Goal of the exercise
Line by line, return everything in the listing exactly.
┌─ Data supplied
==> config.mk <==
export PLATFORM = sky130hd
export DESIGN_NAME = scp_switch_port
export DESIGN_NICKNAME = d
export VERILOG_FILES = /design/src/verilog/scp_pkg.sv /design/src/verilog/scp_switch_port.sv
export SDC_FILE = /design/constraint.sdc
export NUM_CORES = 1
export LEC_CHECK = 0
export BUFFER_PORTS_ARGS = -buffer_cell sky130_fd_sc_hd__buf_2
export CORE_MARGIN = 1
export CORE_UTILIZATION = 40
export DETAILED_ROUTE_END_ITERATION = 12
export PLACE_DENSITY = 0.55
export SYNTH_ARGS = -nofsm -noshare
export SYNTH_HDL_FRONTEND = slang
export SYNTH_SLANG_ARGS = --single-unit
==> constraint.sdc <==
create_clock -name ref_clk -period 3.3 [get_ports ref_clk]
set_input_delay 0 -clock ref_clk [delete_from_list [all_inputs] [get_ports ref_clk]]
set_output_delay 0 -clock ref_clk [all_outputs]
set_load 0.1 [all_outputs]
└─
Exercise output
==> config.mk <==
export PLATFORM = sky130hd
export DESIGN_NAME = scp_switch_port
export DESIGN_NICKNAME = d
export VERILOG_FILES = /design/src/verilog/scp_pkg.sv /design/src/verilog/scp_switch_port.sv
export SDC_FILE = /design/constraint.sdc
export NUM_CORES = 1
export LEC_CHECK = 0
export BUFFER_PORTS_ARGS = -buffer_cell sky130_fd_sc_hd__buf_2
export CORE_MARGIN = 1
export CORE_UTILIZATION = 40
export DETAILED_ROUTE_END_ITERATION = 12
export PLACE_DENSITY = 0.55
export SYNTH_ARGS = -nofsm -noshare
export SYNTH_HDL_FRONTEND = slang
export SYNTH_SLANG_ARGS = --single-unit
==> constraint.sdc <==
create_clock -name ref_clk -period 3.3 [get_ports ref_clk]
set_input_delay 0 -clock ref_clk [delete_from_list [all_inputs] [get_ports ref_clk]]
set_output_delay 0 -clock ref_clk [all_outputs]
set_load 0.1 [all_outputs]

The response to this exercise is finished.